Columns

Column: Two words

James Bornemeier
James Bornemeier

It became alarmingly evident some time ago that this raucous and scary run-up to the presidential nominating conventions was like no other in recent history.

There is a level of anger, name-calling, swagger and outrageous oratory — although that word hardly seems appropriate for the coarse verbal bombast being unleashed by the candidates — to make your neck hairs dance.

There’s no doubt the situation gives many people a satisfied glow that, finally, the gloves have come off and political taboos have been flouted as if they are ancient guidelines for decorum that needed to be dispensed with long ago. At this point it seems unlikely that the bad genie can be put back in the magic bottle. Once you start attracting adoring crowds with this rhetoric, it becomes part of the playbook going forward. Like oil prices, you hope that it reaches a line that will not be crossed. Why would you think that?
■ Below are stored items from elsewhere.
From an optimization exercise on the open Yosys and OpenROAD flow, aimed at small area; shortcuts taken in it are not production practice. Function was checked by simulation only, so behaviour that the tests miss may differ from the original. No activity file was given, so power comes from the tool's default toggle rates.

==> flow/design.v (excerpt) <==
module Controlador_VGA(
input wire clock, reset,
input wire [7:0] out_seg_hora,out_min_hora,out_hora_hora,
input wire [7:0] out_dia_fecha,out_mes_fecha,out_jahr_fecha,
input wire [7:0] out_seg_timer,out_min_timer,out_hora_timer,
input wire [1:0] out_banderas_config,
input wire AM_PM,
input wire [1:0] config_mode, cursor_location,
output reg alarma_sonora,
output wire hsync, vsync,
output wire [11:0] RGB
);
Size: roughly 570 cells after synthesis, about 96 I/O pins, ~4600 sq um of cells after synthesis.
Settings: LEC_CHECK=0, CAP_MARGIN=20, CORE_MARGIN=2, CORE_UTILIZATION=40, SLEW_MARGIN=20; clock period 10.0 ns.
standard.sh (not shown) runs the stock make flow with config.mk's settings and CLKGATE_MAP_FILE= SYNTH_SCRIPT=/design/flow/synth_recipe.tcl, a recipe that flattens the netlist after the stock synthesis.
==> flow/flow/run.sh <==
#!/bin/bash
# Own layout flow: the standard ORFS flow (standard.sh) with these changes:
#  - every input and output port still gets its own buffer, but the smallest
#    one (buf_1) instead of the clkdlybuf4s50_1 that buffer_ports picks;
#  - clock tree built from clkbuf_4 cells in clusters of up to 20 registers,
#    without dummy load cells;
#  - the buffers synthesis puts on outputs that share a net are removed at
#    floorplan (REMOVE_ABC_BUFFERS), and global placement is not timing-driven
#    (its repair_design would buffer high-fanout nets the 10 ns clock does not
#    need buffered); the ordinary repair_design after placement still fixes
#    every slew and capacitance limit with ORFS's default margins.
# Every ORFS script is used unchanged. Each tool's output goes to a log file
# in this folder.
set -euo pipefail
cp -r "$FLOW_HOME/scripts" scripts_area
cp flow/abc_area_map.script scripts_area/abc_speed.script
KNOBS=(SCRIPTS_DIR="$PWD/scripts_area" ADDER_MAP_FILE=
       "BUFFER_PORTS_ARGS=-buffer_cell sky130_fd_sc_hd__buf_1"
       CTS_BUF_LIST=sky130_fd_sc_hd__clkbuf_4 GPL_TIMING_DRIVEN=0 REMOVE_ABC_BUFFERS=1
       "CTS_ARGS=-sink_clustering_enable -repair_clock_nets -buf_list sky130_fd_sc_hd__clkbuf_4 -sink_clustering_size 20 -sink_clustering_max_diameter 100 -dont_use_dummy_load")
bash standard.sh "${KNOBS[@]}" synth > synth.log 2>&1
bash standard.sh "${KNOBS[@]}" finish > layout.log 2>&1
test -s out/final.def
==> flow/flow/abc_area_map.script <==
strash
dc2
&get -n
&deepsyn -T 600
&dch -f
&nf -R 1000 -E 100 -F 10
&put
topo
stime -c
The first run finished with timing, DRC and antenna clean.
Cataloging the various over-the-line improprieties serves no purpose and only makes the head throb a bit more actively. What I have seized on lately is the frequency with which two words have entered the national discussion: “socialist” and “fascist.”

If you are following along in this primary season, you have encountered “socialist” many, many times. Bernie Sanders, nipping, if not gnawing at Hillary’s heels, has been a happily committed socialist since the 1970s.

I first heard of him after I migrated to Vermont at the beginning of that decade. Bernie was a member of the Liberty Union Party, which each election put up a slate of candidates for every constitutional office. The party typically rotated its cast of candidates so that one election he or she would vie for governor, the next year secretary of state, the next year treasurer and so on. They didn’t win.

But Bernie was the most entertaining by far and in 1980 won the mayoralty of Burlington, the state’s biggest city, as a socialist on the Independent Party line.

I had left the state by then but kept my eye on Bernie. He turned out to be a pragmatist who won over much of the business community and is given a lot of credit for saving the grand Lake Champlain frontage from rapacious development. He got elected to Vermont’s lone House seat and now is one of its senators. He’s an independent, but in the patois of Washington, he “caucuses with the Democrats.” He’s well-liked, seen as a man of his word and has got some stuff done on veterans’ issues.

He is burning up the campaign trail and truly is an orator. If you hear him live, as I have over the years, you might find yourself unexpectedly standing and shouting, maybe for the sheer fun of it or maybe for something more serious. But the word “socialist” doesn’t seem to set people’s hair on fire, maybe because early on those whose hair is particularly flammable figured the word would be an instant deal-breaker on the national stage.

Instead, Bernie is leading a movement.

The other word is “fascist.” This is a word that doesn’t tend to rise to the top of political pundits’ chatter in this country. It’s a word that has such dreadful power and evil trappings that it would seem to have no place in the 2016 races. But it has found a place.

On January 14, Elizabeth Drew, a respected writer and blogger, posted this for the New York Review of Books, under the title “Politics of Frustration”: “The anger, fear, resentment, racism and frustration that are playing into the current political climate make for a turbulent situation. This is a situation prone to undermining our democratic system. It’s not an overstatement to say that this political climate this election encourages a certain fascist strain. We’re not there yet and our democratic impulses are strong. The disturbing thing is that that fascist tendency can even be glimpsed.”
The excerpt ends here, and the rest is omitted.